太陽電池の仕組み


     太陽光発電システムの一番重要な部分は太陽電池です。この太陽電池は「電池」という名前は付いていますが電気を貯めて
         おくものではなく、太陽光を吸収し電気に変える機器です。太陽電池は半導体でできており、この半導体に太陽光が当たると日
         射強度に比例して発電を行います。

     太陽電池の構造は、電気的な性質の異なる2つの半導体(p型、n型)を重ね合わせ、電極で挟んだ構造になっています。
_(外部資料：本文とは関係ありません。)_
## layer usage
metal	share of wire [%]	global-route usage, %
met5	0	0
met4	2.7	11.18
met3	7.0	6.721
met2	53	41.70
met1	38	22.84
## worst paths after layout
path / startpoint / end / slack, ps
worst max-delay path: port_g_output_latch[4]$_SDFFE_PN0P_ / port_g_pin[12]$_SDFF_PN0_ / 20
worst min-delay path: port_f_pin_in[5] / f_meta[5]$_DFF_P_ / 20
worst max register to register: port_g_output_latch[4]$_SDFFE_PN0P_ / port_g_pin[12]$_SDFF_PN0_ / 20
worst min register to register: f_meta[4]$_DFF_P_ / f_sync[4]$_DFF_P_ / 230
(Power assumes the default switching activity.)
--- src/verilog/sos_defs.vh ---
// constants for the safety output supervisor
`ifndef SOS_DEFS_VH
`define SOS_DEFS_VH

// ----------------------------------------
// clock and timing
// ----------------------------------------
`define SOS_CLK_MHZ      100
`define SOS_PULSE_US     640
`define SOS_HOLD_MS      1000
`define SOS_PERIOD_MS    100
`define SOS_CUT_MS       10
`define SOS_SETTLE_US    10

// ----------------------------------------
// register byte offsets
// ----------------------------------------
`define SOS_REG_DUAL     8'h00
`define SOS_REG_TPEN     8'h04
`define SOS_REG_UNUSED   8'h08
`define SOS_REG_EVENT    8'h0C
`define SOS_REG_MASK     8'h10
`define SOS_REG_STATE    8'h14
`define SOS_REG_ERRCLR   8'h18
`define SOS_REG_DATA     8'h1C

// ----------------------------------------
// state register field positions
// ----------------------------------------
`define SOS_ST_DONE      16
`define SOS_ST_PASS      17
`define SOS_ST_HOLD      18
`define SOS_ST_SUPBAD    19
`define SOS_ST_CUT       20
`define SOS_ST_OUT_LSB   8

// ----------------------------------------
// reset values
// ----------------------------------------
`define SOS_RST_CFG      32'h0000_0000
`define SOS_RST_MASK     32'h0000_0000

`endif

--- src/verilog/sos_sync.v ---
// two flip-flop synchroniser for a vector of pin inputs
`timescale 1ns/100ps
`default_nettype none

module sos_sync #(
  parameter W = 1
) (
  input  wire         clk_i,
  input  wire         rst_i,
  input  wire [W-1:0] d_i,
  output reg  [W-1:0] q_o
);

  reg [W-1:0] meta;

  // first stage feeds only the second stage
  always @(posedge clk_i) begin
    if (rst_i) begin
      meta <= {W{1'b0}};
      q_o  <= {W{1'b0}};
    end else begin
      meta <= d_i;
      q_o  <= meta;
    end
  end

endmodule

`default_nettype wire

--- src/verilog/sos_pulse_gen.v ---
// off test pulse timing, rotating over the terminals
`timescale 1ns/100ps
`default_nettype none

module sos_pulse_gen #(
  parameter N          = 4,
  parameter SW         = 2,
  parameter PERIOD_CYC = 10000000,
  parameter PULSE_CYC  = 64000
) (
  input  wire          clk_i,
  input  wire          rst_i,
  output reg           pulse_o,
  output reg           chk_o,
  output reg  [SW-1:0] sel_o
);

  reg [31:0] cnt;

  // pulse sits in the last PULSE_CYC cycles of each period
  always @(posedge clk_i) begin
    if (rst_i) begin
      cnt     <= 32'h0000_0000;
      pulse_o <= 1'b0;
      chk_o   <= 1'b0;
      sel_o   <= {SW{1'b0}};
    end else begin
      chk_o <= 1'b0;
      if (cnt == PERIOD_CYC - 1) begin
        cnt     <= 32'h0000_0000;
        pulse_o <= 1'b0;
        chk_o   <= 1'b1;
      end else begin
        cnt <= cnt + 32'h0000_0001;
        if (cnt == PERIOD_CYC - PULSE_CYC - 1)
          pulse_o <= 1'b1;
      end
      // one terminal per period so neighbours are never pulsed together
      if (chk_o) begin
        if (sel_o == N - 1)
          sel_o <= {SW{1'b0}};
        else
          sel_o <= sel_o + {{(SW-1){1'b0}}, 1'b1};
      end
    end
  end

endmodule

`default_nettype wire

--- src/verilog/sos_top.v ---
// safety output supervisor: mapping, diagnosis, supply monitor, shut-off test
//
// Our own choices: the Wishbone register port and the register addresses.
`timescale 1ns/100ps
`default_nettype none
`include "sos_defs.vh"

module sos_top #(
  parameter N          = 4,
  parameter SW         = 2,
  parameter PULSE_CYC  = `SOS_PULSE_US * `SOS_CLK_MHZ,
  parameter HOLD_CYC   = `SOS_HOLD_MS * 1000 * `SOS_CLK_MHZ,
  parameter PERIOD_CYC = `SOS_PERIOD_MS * 1000 * `SOS_CLK_MHZ,
  parameter CUT_CYC    = `SOS_CUT_MS * 1000 * `SOS_CLK_MHZ,
  parameter SETTLE_CYC = `SOS_SETTLE_US * `SOS_CLK_MHZ
) (
  input  wire         clk_i,
  input  wire         rst_i,
  input  wire         wb_cyc_i,
  input  wire         wb_stb_i,
  input  wire         wb_we_i,
  input  wire [7:0]   wb_adr_i,
  input  wire [3:0]   wb_sel_i,
  input  wire [31:0]  wb_dat_i,
  output reg  [31:0]  wb_dat_o,
  output reg          wb_ack_o,
  input  wire [N-1:0] safe_data_i,
  input  wire         refresh_i,
  input  wire [N-1:0] term_fb_i,
  input  wire [N-1:0] oc_i,
  input  wire         pwr_ok_i,
  input  wire         pwr_on_i,
  output reg  [N-1:0] term_o,
  output reg          io_cut_o,
  output reg          irq_o
);

  localparam EW = 2 * N + 2;
  localparam ST_IDLE = 2'b00;
  localparam ST_CUT  = 2'b01;
  localparam ST_DONE = 2'b10;
  localparam [31:0] RST_CFG  = `SOS_RST_CFG;
  localparam [31:0] RST_MASK = `SOS_RST_MASK;

  // ----------------------------------------
  // helpers
  // ----------------------------------------
  function [31:0] merge;
    input [31:0] old;
    input [31:0] nw;
    input [3:0]  sel;
    integer b;
    begin
      for (b = 0; b < 4; b = b + 1)
        merge[b*8 +: 8] = sel[b] ? nw[b*8 +: 8] : old[b*8 +: 8];
    end
  endfunction

  function [31:0] zext;
    input [EW-1:0] v;
    begin
      zext = {{(32-EW){1'b0}}, v};
    end
  endfunction

  // ----------------------------------------
  // pin synchronisers
  // ----------------------------------------
  wire [2*N+1:0] pins_s;
  wire [N-1:0]   fb_s;
  wire [N-1:0]   oc_s;
  wire           pwr_ok_s;
  wire           pwr_on_s;

  sos_sync #(.W(2*N+2)) u_sync (
    .clk_i (clk_i),
    .rst_i (rst_i),
    .d_i   ({pwr_on_i, pwr_ok_i, oc_i, term_fb_i}),
    .q_o   (pins_s)
  );

  assign fb_s     = pins_s[N-1:0];
  assign oc_s     = pins_s[2*N-1:N];
  assign pwr_ok_s = pins_s[2*N];
  assign pwr_on_s = pins_s[2*N+1];

  // ----------------------------------------
  // test pulse timing
  // ----------------------------------------
  wire          tp_pulse;
  wire          tp_chk;
  wire [SW-1:0] tp_sel;

  sos_pulse_gen #(
    .N          (N),
    .SW         (SW),
    .PERIOD_CYC (PERIOD_CYC),
    .PULSE_CYC  (PULSE_CYC)
  ) u_pulse (
    .clk_i   (clk_i),
    .rst_i   (rst_i),
    .pulse_o (tp_pulse),
    .chk_o   (tp_chk),
    .sel_o   (tp_sel)
  );

  // ----------------------------------------
  // registers
  // ----------------------------------------
  reg  [N/2-1:0] cfg_dual;
  reg  [N-1:0]   cfg_tp;
  reg  [N-1:0]   cfg_unused;
  reg  [EW-1:0]  evt;
  reg  [EW-1:0]  evt_mask;
  reg  [N-1:0]   err_lat;
  reg  [31:0]    hold_cnt;
  reg  [31:0]    settle_cnt;
  reg  [31:0]    st_cnt;
  reg  [1:0]     st_state;
  reg            st_pass;
  reg            sup_bad_d;

  wire wb_req = wb_cyc_i & wb_stb_i & ~wb_ack_o;
  wire wb_wr  = wb_req & wb_we_i;

  // ----------------------------------------
  // supply monitor and self-test
  // ----------------------------------------
  wire mon_en  = ~(&cfg_unused) & (st_state == ST_DONE);
  wire sup_bad = mon_en & ~pwr_ok_s;
  wire st_fail = (st_state == ST_DONE) & ~st_pass;
  wire kill    = sup_bad | ~st_pass | (st_state != ST_DONE);

  // start covers both arrival orders of refresh and supply
  always @(posedge clk_i) begin
    if (rst_i) begin
      st_state <= ST_IDLE;
      st_cnt   <= 32'h0000_0000;
      st_pass  <= 1'b0;
      io_cut_o <= 1'b0;
    end else begin
      case (st_state)
        ST_IDLE: begin
          if (refresh_i & pwr_on_s) begin
            st_state <= ST_CUT;
            io_cut_o <= 1'b1;
            st_cnt   <= 32'h0000_0000;
          end
        end
        ST_CUT: begin
          if (st_cnt == CUT_CYC - 1) begin
            st_state <= ST_DONE;
            st_pass  <= ~pwr_on_s;
            io_cut_o <= 1'b0;
          end else begin
            st_cnt <= st_cnt + 32'h0000_0001;
          end
        end
        ST_DONE: begin
          st_state <= ST_DONE;
        end
        default: begin
          st_state <= ST_IDLE;
          io_cut_o <= 1'b0;
        end
      endcase
    end
  end

  // ----------------------------------------
  // output mapping and diagnosis
  // ----------------------------------------
  reg [N-1:0] want;
  reg [N-1:0] err_pair;
  reg [N-1:0] pulsing;
  reg [N-1:0] wire_err;
  reg [N-1:0] next_term;
  integer i;

  always @* begin
    want     = {N{1'b0}};
    err_pair = {N{1'b0}};
    pulsing  = {N{1'b0}};
    wire_err = {N{1'b0}};
    for (i = 0; i < N; i = i + 1) begin
      if (cfg_dual[i/2]) begin
        want[i]     = safe_data_i[i - (i % 2)];
        err_pair[i] = err_lat[i - (i % 2)] | err_lat[i - (i % 2) + 1];
      end else begin
        want[i]     = safe_data_i[i];
        err_pair[i] = err_lat[i];
      end
      want[i] = want[i] & ~cfg_unused[i];
      // gated on want: gating on term_o would switch the pulse off again next cycle
      pulsing[i] = cfg_tp[i] & tp_pulse & (tp_sel == i) & want[i];
      if (settle_cnt == SETTLE_CYC && !cfg_unused[i]) begin
        // off but high: supply contact or short to an on neighbour
        if (!term_o[i] && !pulsing[i] && fb_s[i] && !(cfg_tp[i] && tp_sel == i && tp_chk))
          wire_err[i] = 1'b1;
        // on but low: ground fault
        if (term_o[i] && fb_s[i] == 1'b0)
          wire_err[i] = 1'b1;
      end
      // still high at the end of its off pulse: stuck high or on-on short
      if (cfg_tp[i] && tp_chk && tp_sel == i && want[i] && fb_s[i])
        wire_err[i] = 1'b1;
    end
    next_term = want & ~err_pair & ~oc_s & ~pulsing & {N{~kill}};
  end

  always @(posedge clk_i) begin
    if (rst_i) begin
      term_o     <= {N{1'b0}};
      settle_cnt <= 32'h0000_0000;
    end else begin
      term_o <= next_term;
      // diagnosis waits for the wiring to settle after each edge
      if (next_term != term_o)
        settle_cnt <= 32'h0000_0000;
      else if (settle_cnt != SETTLE_CYC)
        settle_cnt <= settle_cnt + 32'h0000_0001;
    end
  end

  // ----------------------------------------
  // error latch and hold timer
  // ----------------------------------------
  wire [N-1:0] err_set   = wire_err | oc_s;
  wire         hold_busy = (hold_cnt != 32'h0000_0000);
  wire         clr_hit   = wb_wr & (wb_adr_i == `SOS_REG_ERRCLR) & wb_sel_i[0];
  wire [N-1:0] err_clr   = (clr_hit & ~hold_busy) ? wb_dat_i[N-1:0] : {N{1'b0}};

  always @(posedge clk_i) begin
    if (rst_i) begin
      err_lat  <= {N{1'b0}};
      hold_cnt <= 32'h0000_0000;
    end else begin
      err_lat <= (err_lat & ~err_clr) | err_set;
      // clear refused until a full second has passed since the last error set
      if (|err_set)
        hold_cnt <= HOLD_CYC;
      else if (hold_busy)
        hold_cnt <= hold_cnt - 32'h0000_0001;
    end
  end

  // ----------------------------------------
  // events and interrupt
  // ----------------------------------------
  wire [EW-1:0] evt_set = {st_fail & (st_cnt == CUT_CYC - 1),
                           sup_bad & ~sup_bad_d,
                           oc_s,
                           wire_err};
  wire [31:0]   w1c_wr  = merge(32'h0000_0000, wb_dat_i, wb_sel_i);
  wire [EW-1:0] evt_w1c = (wb_wr && wb_adr_i == `SOS_REG_EVENT) ?
                          w1c_wr[EW-1:0] : {EW{1'b0}};

  always @(posedge clk_i) begin
    if (rst_i) begin
      evt       <= {EW{1'b0}};
      sup_bad_d <= 1'b0;
      irq_o     <= 1'b0;
    end else begin
      sup_bad_d <= sup_bad;
      evt       <= (evt & ~evt_w1c) | evt_set;
      irq_o     <= |(evt & evt_mask);
    end
  end

  // ----------------------------------------
  // wishbone slave
  // ----------------------------------------
  wire [31:0] state_word = {11'h000, io_cut_o, sup_bad, hold_busy, st_pass,
                            st_state == ST_DONE, {(8-N){1'b0}}, term_o,
                            {(8-N){1'b0}}, err_lat};
  wire [31:0] dual_wr    = merge({{(32-N/2){1'b0}}, cfg_dual}, wb_dat_i, wb_sel_i);
  wire [31:0] tp_wr      = merge({{(32-N){1'b0}}, cfg_tp}, wb_dat_i, wb_sel_i);
  wire [31:0] unus_wr    = merge({{(32-N){1'b0}}, cfg_unused}, wb_dat_i, wb_sel_i);
  wire [31:0] mask_wr    = merge(zext(evt_mask), wb_dat_i, wb_sel_i);

  always @(posedge clk_i) begin
    if (rst_i) begin
      wb_ack_o   <= 1'b0;
      wb_dat_o   <= 32'h0000_0000;
      cfg_dual   <= RST_CFG[N/2-1:0];
      cfg_tp     <= RST_CFG[N-1:0];
      cfg_unused <= RST_CFG[N-1:0];
      evt_mask   <= RST_MASK[EW-1:0];
    end else begin
      wb_ack_o <= wb_req;
      wb_dat_o <= 32'h0000_0000;
      if (wb_wr) begin
        case (wb_adr_i)
          `SOS_REG_DUAL:   cfg_dual   <= dual_wr[N/2-1:0];
          `SOS_REG_TPEN:   cfg_tp     <= tp_wr[N-1:0];
          `SOS_REG_UNUSED: cfg_unused <= unus_wr[N-1:0];
          `SOS_REG_MASK:   evt_mask   <= mask_wr[EW-1:0];
          default:         evt_mask   <= evt_mask;
        endcase
      end else if (wb_req) begin
        case (wb_adr_i)
          `SOS_REG_DUAL:   wb_dat_o <= {{(32-N/2){1'b0}}, cfg_dual};
          `SOS_REG_TPEN:   wb_dat_o <= {{(32-N){1'b0}}, cfg_tp};
          `SOS_REG_UNUSED: wb_dat_o <= {{(32-N){1'b0}}, cfg_unused};
          `SOS_REG_EVENT:  wb_dat_o <= zext(evt);
          `SOS_REG_MASK:   wb_dat_o <= zext(evt_mask);
          `SOS_REG_STATE:  wb_dat_o <= state_word;
          `SOS_REG_DATA:   wb_dat_o <= {{(32-N){1'b0}}, safe_data_i};
          default:         wb_dat_o <= 32'h0000_0000;
        endcase
      end
    end
  end

endmodule

`default_nettype wire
半導
        体の中には+(正孔)と-(電子)の性質を持った粒子があり、最初はそれぞれくっついた状態になっています。そこに太陽光が
        当たると、-(電子)はn型半導体に、+(正孔)はp型半導体に引き寄せられます。-と+は元に戻ろうとするので、そこに電球
        やモーターといった負荷(通り道)を作ると-が+のほうに動き出します。この流れが「電流」となって、電気を発生させているので
        す。
     しかし、この太陽電池で発生される電気は直流ですが、普段私たちが使っている電気は交流ですので、そのまま家電製品など
        に使用することはできません。そこで、太陽電池で発生した直流電流を交流電流に変換するための「パワーコンディショナー」
        という機器が必要になってきます。
     パワーコンディショナーは太陽電池が発生させる直流電流を交流電流に変換させるとともに、発生させる直流電流を最大限引
        き出すように制御しています。また、電力会社からの電線に悪影響を与えないように保護装置を内臓していたり、自立運転機能
        を備えていて停電時に電力を供給することもできます。